**Dataset records**.
$ cat src/ssq_pkg.sv
// Shared types, codes and sizes of the severity sorted queue.
package ssq_pkg;

  // Number of record cells in the chain.
  localparam int unsigned Capacity = 32;
  // Width of a counter that can hold the capacity itself.
  localparam int unsigned CntW = $clog2(Capacity + 1);
  // Width of an index into the chain.
  localparam int unsigned IdxW = (Capacity > 1) ? $clog2(Capacity) : 1;

  // Valid severity range; the most severe level is the lowest.
  localparam logic [3:0] SevMin    = 4'd1;
  localparam logic [3:0] SevMax    = 4'd5;
  localparam logic [2:0] SevSevere = 3'd1;
  localparam int unsigned NumLevels = 5;

  typedef enum logic [1:0] {
    ACT_INSERT      = 2'd0,
    ACT_LIST_ALL    = 2'd1,
    ACT_LIST_SEVERE = 2'd2,
    ACT_NONE        = 2'd3
  } action_e;

  typedef enum logic [2:0] {
    STAT_OK        = 3'd0,
    STAT_BAD_SEV   = 3'd1,
    STAT_FULL      = 3'd2,
    STAT_EMPTY     = 3'd3,
    STAT_NO_SEVERE = 3'd4
  } status_e;

  typedef enum logic {
    FSM_IDLE = 1'b0,
    FSM_LIST = 1'b1
  } fsm_e;

  // One stored record.
  typedef struct packed {
    logic [31:0]        id;
    logic signed [15:0] age;
    logic [2:0]         sev;
  } rec_t;

  // Control that the sequencer broadcasts to every cell.
  typedef struct packed {
    logic ins;
    logic rot;
  } cell_ctrl_t;

  typedef struct packed {
    logic [1:0]         action;
    logic [31:0]        patient_id;
    logic signed [15:0] patient_age;
    logic [3:0]         severity_level;
  } in_item_t;

  typedef struct packed {
    logic [2:0]         status;
    logic [31:0]        out_id;
    logic signed [15:0] out_age;
    logic [2:0]         out_severity;
    logic [5:0]         count_level1;
    logic [5:0]         count_level2;
    logic [5:0]         count_level3;
    logic [5:0]         count_level4;
    logic [5:0]         count_level5;
    logic               last;
  } out_item_t;

endpackage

**What needs to be done**.
Reply with the lines from the first line of the entries through the line that contains "localparam int unsigned IdxW", repeated exactly with both ends kept, and with nothing else.

**The answer**.
$ cat src/ssq_pkg.sv
// Shared types, codes and sizes of the severity sorted queue.
package ssq_pkg;

  // Number of record cells in the chain.
  localparam int unsigned Capacity = 32;
  // Width of a counter that can hold the capacity itself.
  localparam int unsigned CntW = $clog2(Capacity + 1);
  // Width of an index into the chain.
  localparam int unsigned IdxW = (Capacity > 1) ? $clog2(Capacity) : 1;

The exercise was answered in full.